We study vantage-point trees constructed using an independent sample from the uniform distribution on a fixed convex body $K$ in $(\mathbb{R}^d,\|\cdot\|)$, where $\|\cdot\|$ is an arbitrary norm on $\mathbb{R}^d$. We prove that a sequence of sets, associated with the left boundary of a vantage-point tree, forms a recurrent Harris chain on the space of convex bodies in $(\mathbb{R}^d,\|\cdot\|)$. The limiting object is a ball polyhedron, that is, an a.s.~finite intersection of closed balls in $(\mathbb{R}^d,\|\cdot\|)$ of possibly different radii.
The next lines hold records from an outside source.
<file path="src/hw/rtl/mf3_pkg.sv">
package mf3_pkg;

    // field widths of the stream items
    localparam int PIX_W = 8;
    localparam int COL_W = 10;
    localparam int ROW_W = 12;
    localparam int HGT_W = 13;
    localparam int FWD_W = 11;
    localparam int SUM_W = 12;
    localparam int CFG_IDX_W = 2;
    localparam int CFG_DATA_W = 13;

    // frame size limits and register reset values
    localparam int MIN_SIZE = 3;
    localparam int MAX_HEIGHT = 4096;
    localparam logic [FWD_W-1:0] WIDTH_RESET = 11'd640;
    localparam logic [HGT_W-1:0] HEIGHT_RESET = 13'd480;

    // floor(x / 18) as (x * 7282) >> 17, exact for x below 2^15
    localparam int BOX_X_W = 13;
    localparam logic [BOX_X_W-1:0] BOX_RECIP = 13'd7282;
    localparam logic [BOX_X_W-1:0] BOX_BIAS = 13'd9;
    localparam int BOX_SHIFT = 17;
    localparam int BOX_PROD_W = 2 * BOX_X_W;
    localparam logic [SUM_W-1:0] BIN_BIAS = 12'd8;
    localparam int BIN_SHIFT = 4;

    // output buffer
    localparam int FIFO_DEPTH = 8;
    localparam int FIFO_AW = $clog2(FIFO_DEPTH);
    localparam int FIFO_CW = $clog2(FIFO_DEPTH + 1);

    typedef enum logic [CFG_IDX_W-1:0] {
        CFG_KERNEL_MODE  = 2'd0,
        CFG_FRAME_WIDTH  = 2'd1,
        CFG_FRAME_HEIGHT = 2'd2
    } mf3_cfg_idx_t;

    typedef enum logic {
        MODE_BOX      = 1'b0,
        MODE_BINOMIAL = 1'b1
    } mf3_mode_t;

    // per-pixel control carried down the pipeline
    typedef struct packed {
        logic              filt;
        logic              pass;
        mf3_mode_t         mode;
        logic [PIX_W-1:0]  pix;
        logic [COL_W-1:0]  col;
        logic [ROW_W-1:0]  row;
    } mf3_tag_t;

    typedef struct packed {
        logic [PIX_W-1:0]  pixel;
        logic [COL_W-1:0]  col;
        logic [ROW_W-1:0]  row;
        logic              last;
    } mf3_res_t;

    // up to two results written into the output buffer in one cycle
    typedef struct packed {
        logic [1:0]  cnt;
        mf3_res_t    res0;
        mf3_res_t    res1;
    } mf3_push_t;

endpackage

</file>
<file path="src/hw/rtl/mf3_kernel.sv">
module mf3_kernel import mf3_pkg::*; (
    input  logic              sum_valid,
    input  mf3_tag_t          sum_tag,
    input  logic [SUM_W-1:0]  sum,
    output mf3_push_t         push
);

    logic [BOX_X_W-1:0]     box_x;
    logic [BOX_PROD_W-1:0]  box_prod;
    logic [SUM_W-1:0]       bin_x;
    logic [PIX_W-1:0]       mean;
    mf3_res_t               filt_res;
    mf3_res_t               pass_res;

    // rounded means: (2*sum+9)/18 by reciprocal, (sum+8)/16 by shift
    always_comb
    begin
        box_x    = {sum, 1'b0} + BOX_BIAS;
        box_prod = BOX_PROD_W'(box_x) * BOX_PROD_W'(BOX_RECIP);
        bin_x    = sum + BIN_BIAS;
        if (sum_tag.mode == MODE_BINOMIAL)
        begin
            mean = bin_x[BIN_SHIFT +: PIX_W];
        end
        else
        begin
            mean = box_prod[BOX_SHIFT +: PIX_W];
        end
    end

    // filtered pixel sits one row up and one column left
    always_comb
    begin
        filt_res.pixel = mean;
        filt_res.col   = sum_tag.col - COL_W'(1);
        filt_res.row   = sum_tag.row - ROW_W'(1);
        filt_res.last  = !sum_tag.pass;
        pass_res.pixel = sum_tag.pix;
        pass_res.col   = sum_tag.col;
        pass_res.row   = sum_tag.row;
        pass_res.last  = 1'b1;
    end

    // order: filtered first, then border copy
    always_comb
    begin
        push.cnt  = 2'd0;
        push.res0 = pass_res;
        push.res1 = pass_res;
        if (sum_valid)
        begin
            if (sum_tag.filt)
            begin
                push.res0 = filt_res;
                push.cnt  = sum_tag.pass ? 2'd2 : 2'd1;
            end
            else if (sum_tag.pass)
            begin
                push.cnt = 2'd1;
            end
        end
    end

endmodule

</file>
<file path="config.mk">
export PLATFORM = sky130hd
export DESIGN_NAME = mf3_kernel
export DESIGN_NICKNAME = d
export VERILOG_FILES = /design/src/hw/rtl/mf3_pkg.sv /design/src/hw/rtl/mf3_kernel.sv
export SDC_FILE = /design/constraint.sdc
export NUM_CORES = 1
export LEC_CHECK = 0
export ABC_AREA = 1
export CAP_MARGIN = 20
export CELL_PAD_IN_SITES_DETAIL_PLACEMENT = 0
export CELL_PAD_IN_SITES_GLOBAL_PLACEMENT = 2
export CORE_MARGIN = 5
export CORE_UTILIZATION = 36
export DETAILED_ROUTE_END_ITERATION = 10
export DONT_BUFFER_PORTS = 1
export PLACE_DENSITY_LB_ADDON = 0.1
export RECOVER_POWER = 50
export SLEW_MARGIN = 20
export SYNTH_ARGS = -nofsm -noshare
export SYNTH_HDL_FRONTEND = slang
export SYNTH_SLANG_ARGS = --single-unit
</file>
<file path="constraint.sdc">
create_clock -name vclk -period 5.55
set_input_delay 0.2775 -clock vclk [all_inputs]
set_output_delay 0.2775 -clock vclk [all_outputs]
set_load 0.05 [all_outputs]
</file>
# == Yosys cells after proc, flatten, opt, wreduce, memory -nomap -nowiden ==
# Cells that the tools add are included.
# word_totals
out_inout_bits,64
elab_cells,12
ff_bits,0
# op_classes
muxes,6
multipliers,1
n_reduce_logical,1
addsub,4
# ops
op,n
2-to-1 mux 33 bit,1
2-to-1 mux 31 bit,1
"multiplier 13 x 12 -> 24 bit, second input constant",1
"adder 13 x 4 -> 13 bit, second input constant",1
"adder 12 x 4 -> 12 bit, second input constant",1
"subtractor 12 x 1 -> 12 bit, second input constant",1
"subtractor 10 x 1 -> 10 bit, second input constant",1
2-to-1 mux 8 bit,1
2-to-1 mux 2 bit,2
logical NOT 1 bit,1
2-to-1 mux 1 bit,1

# == Longest topological paths before layout ==
# depth
depth_word,5
mapped_depth,28
ltp_nobuf,28

# == Worst setup path after synthesis ==
# No wires, ideal clock.
# synth_path
path_kind,input -> output
start,input port sum[3]
end,output port push[55] (netlist bit)
setup_slack_ns,0.019
stages,24
t_arrival_ns,5.253
path_cell_list,ha_1 -> nand2_2 -> nor2_2 -> nand2_1 -> xor2_1 -> xor2_1 -> inv_1 -> ha_1 -> ha_1 -> inv_1 -> fa_1 -> inv_1 -> fa_1 -> inv_1 -> fa_1 -> inv_1 -> ha_1 -> a21oi_1 -> o21ai_0 -> a21oi_1 -> nand2_1 -> nand2_1 -> nand3_1 -> a21oi_1
# synth_rtl
element,line,rtl
"start, declared",mf3_kernel.sv:4,"input logic [SUM_W-1:0] sum,"
"end, declared",mf3_kernel.sv:5,output mf3_push_t push

==> results.sh <==
export IMPL_start_util_pct=36.6
export IMPL_setup_violations=0
export IMPL_layout_commonest_cell="inv_1"
export IMPL_ant_nets=0
export IMPL_wl_met2_mm=4.59
export IMPL_antenna_found_initial=0
export IMPL_drt_wirelength_per_cell_um=14.7
export IMPL_yosysUniqueCellTypes=38
export IMPL_fp_dieH_um=112
export IMPL_leakagePower_nw=2.24
export IMPL_max_cap_violations=0
export IMPL_coreArea_um2=10200
export IMPL_fin_crit_sh_pct=94.7
export IMPL_yosysWarnings=0
export IMPL_die_area_um2=12500
export IMPL_grt_max_degree=17
export IMPL_drc=0
export IMPL_nClkBuffers=0
export IMPL_hp_class="input pin to primary output"
export IMPL_critical_path_required_ns=5.27
export IMPL_grt_setup_unrepaired="true"
export IMPL_layout_cells_non_filler=675
export IMPL_final_nets=686
export IMPL_crit_path_max_fanout=10
export IMPL_syn_area_um2=3740
export IMPL_die_w_um=112
export IMPL_grt_pass1_vias=3153
export IMPL_slew_headroom_pct=26.8
export IMPL_routed_top_layer="met4"
export IMPL_antennaDiodeCount=0
export IMPL_track_usage_pct=15.6
export IMPL_crit_path_max_incr_delay_ns=0.56
export IMPL_grt_overflow=0
export IMPL_start_kind="input pin"
export IMPL_synth_nets=697
export IMPL_layout_common_cells="inv_1 (111), nand2_1 (103), ha_1 (69), nor2_1 (34), xor2_1 (29)"
export IMPL_syn_avg_cell_area_um2=6.78
export IMPL_min_period_ns=5.25
export IMPL_fillers=1097
export IMPL_wl_met1_mm=4.87
export IMPL_clock_fmax_mhz=190
export IMPL_flops_and_latches=0
export IMPL_dr_total_vias=3249
export IMPL_wl_met3_um=400
export IMPL_ctsHoldBuffers=0
export IMPL_ys_seq_area_share_pct=0
export IMPL_gp_congestion=0.810
export IMPL_grt_pass1_wl_mm=16.3
export IMPL_routed_wl_mm=9.94
export IMPL_seqCellArea_um2=0
export IMPL_end_kind="primary output"
export IMPL_dp_hpwl_mm=9.06
export IMPL_p_per_area_nw_per_um2=625
export IMPL_syn_to_final_growth_pct=8.09
export IMPL_worstMarginPinSlew_ns=1.09
export IMPL_hold_viol=0
export IMPL_row_count=37
export IMPL_arrival_ns=4.98
export IMPL_synthCells=552
export IMPL_first_pass_iters=4
export IMPL_finalInstanceArea_um2=4050
export IMPL_portBuffers=0
export IMPL_outcome="completed"
export IMPL_setup_tns_ns=0
export IMPL_peakVddDrop_mv=0.359
export IMPL_drt_iter0_drc=146
export IMPL_drive_above_1_share_pct=13.4
export IMPL_place_inst=671
export IMPL_crit_slowest_cell="fa_1"
export IMPL_vias_per_cell=4.81
export IMPL_placed_area_um2=3820
export IMPL_post_route_util_pct=39.6
export IMPL_ios=110
export IMPL_slew_violations=0
export IMPL_critical_path_class="input pin to primary output"
## area by class of cell
| cell class | instances | area (um2) | area share, % |
|---|---|---|---|
| inverter | 115 | 432 | 10.7 |
| multi-input combinational | 402 | 3250 | 80.3 |
| tap | 136 | 170 | 4.21 |
| timing repair buffer | 22 | 194 | 4.79 |
## worst max-delay path, delay by kind of cell
kind                       cells  cell delay [ns]
buffers and inverters          6             0.71
AOI/OAI and AO/OA              2             0.31
and+or+nand+nor                8             1.06
adders and majority gates      7             2.25
xor gates and xnor gates       2             0.36
## layer usage
| layer | vias to the layer above | track usage [%] |
|---|---|---|
| met5 | - | 0 |
| li1 | 1679 | - |
| met2 | 69 | 26.2 |
| met1 | 1497 | 23.3 |
| met3 | 4 | 0.543 |
| met4 | 0 | 0.962 |
## Yosys cell counts (all sizes together) (2+ instances only)
master / number / area, um2
xor2: 34 / 320
fa: 23 / 460
a21oi: 28 / 151
o21ai: 16 / 91.3
nor3: 10 / 76.3
nand3b: 2 / 15.0
nand3: 27 / 140
o21bai: 2 / 15.0
a21o: 6 / 45.0
inv: 115 / 432
buf: 33 / 241
nand4: 8 / 56.3
clkbuf: 2 / 7.51
ha: 76 / 951
nor2: 40 / 168
nor4: 2 / 12.5
nand2: 111 / 424
xnor2: 11 / 96.3
## what timing repair did
item,4_1_cts,5_1_grt
buffers inserted,0,4
endpoints found under the setup margin,0,8
gates resized for setup,0,38
## worst paths after layout
path                  slack (ns)   startpoint       end  cells past startpoint
worst min-delay path        0.56  sum_tag[21]  push[22]                      0
worst max-delay path        0.30       sum[2]  push[58]                     25
## report_power, final
part	internal (mW)	switching, mW	total [mW]
registers	0	0	0
logic	1.03	1.50	2.53
clock network	0	0	0
## through the flow
stage               hold WS [ns]  worst slack, ns  power [mW]
global placement           0.555            0.113        2.24
detailed placement         0.555           0.0627        2.21
finish                     0.555            0.296        2.53
CTS                        0.555           0.0392        2.23
global route               0.555         -0.00769        2.91
floorplan                  0.722           0.0193        1.64
## cell families after synthesis
logic type / share of synthesized area (%)
buffers and inverters: 18.2
adders and majority gates: 38.0
xor gates and xnor gates: 11.1
AOI/OAI and AO/OA: 8.46
other: 0.100
and+or+nand+nor: 24.2
No activity file was read; power rests on OpenSTA's default activity.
As a consequence, we derive a limit theorem for the length of the leftmost path of a vantage-point tree.

翻译：我们研究在固定凸体$K$（位于赋范空间$(\mathbb{R}^d,\|\cdot\|)$中，其中$\|\cdot\|$是$\mathbb{R}^d$上的任意范数）上，利用均匀分布独立样本构建的视点树。我们证明，与视点树左边界相关联的一系列集合，在$(\mathbb{R}^d,\|\cdot\|)$中凸体构成的空间上形成一个递归哈里斯链。其极限对象是一个球多面体，即$(\mathbb{R}^d,\|\cdot\|)$中不同半径闭球的几乎必然有限交集。由此，我们推导出视点树最左路径长度的极限定理。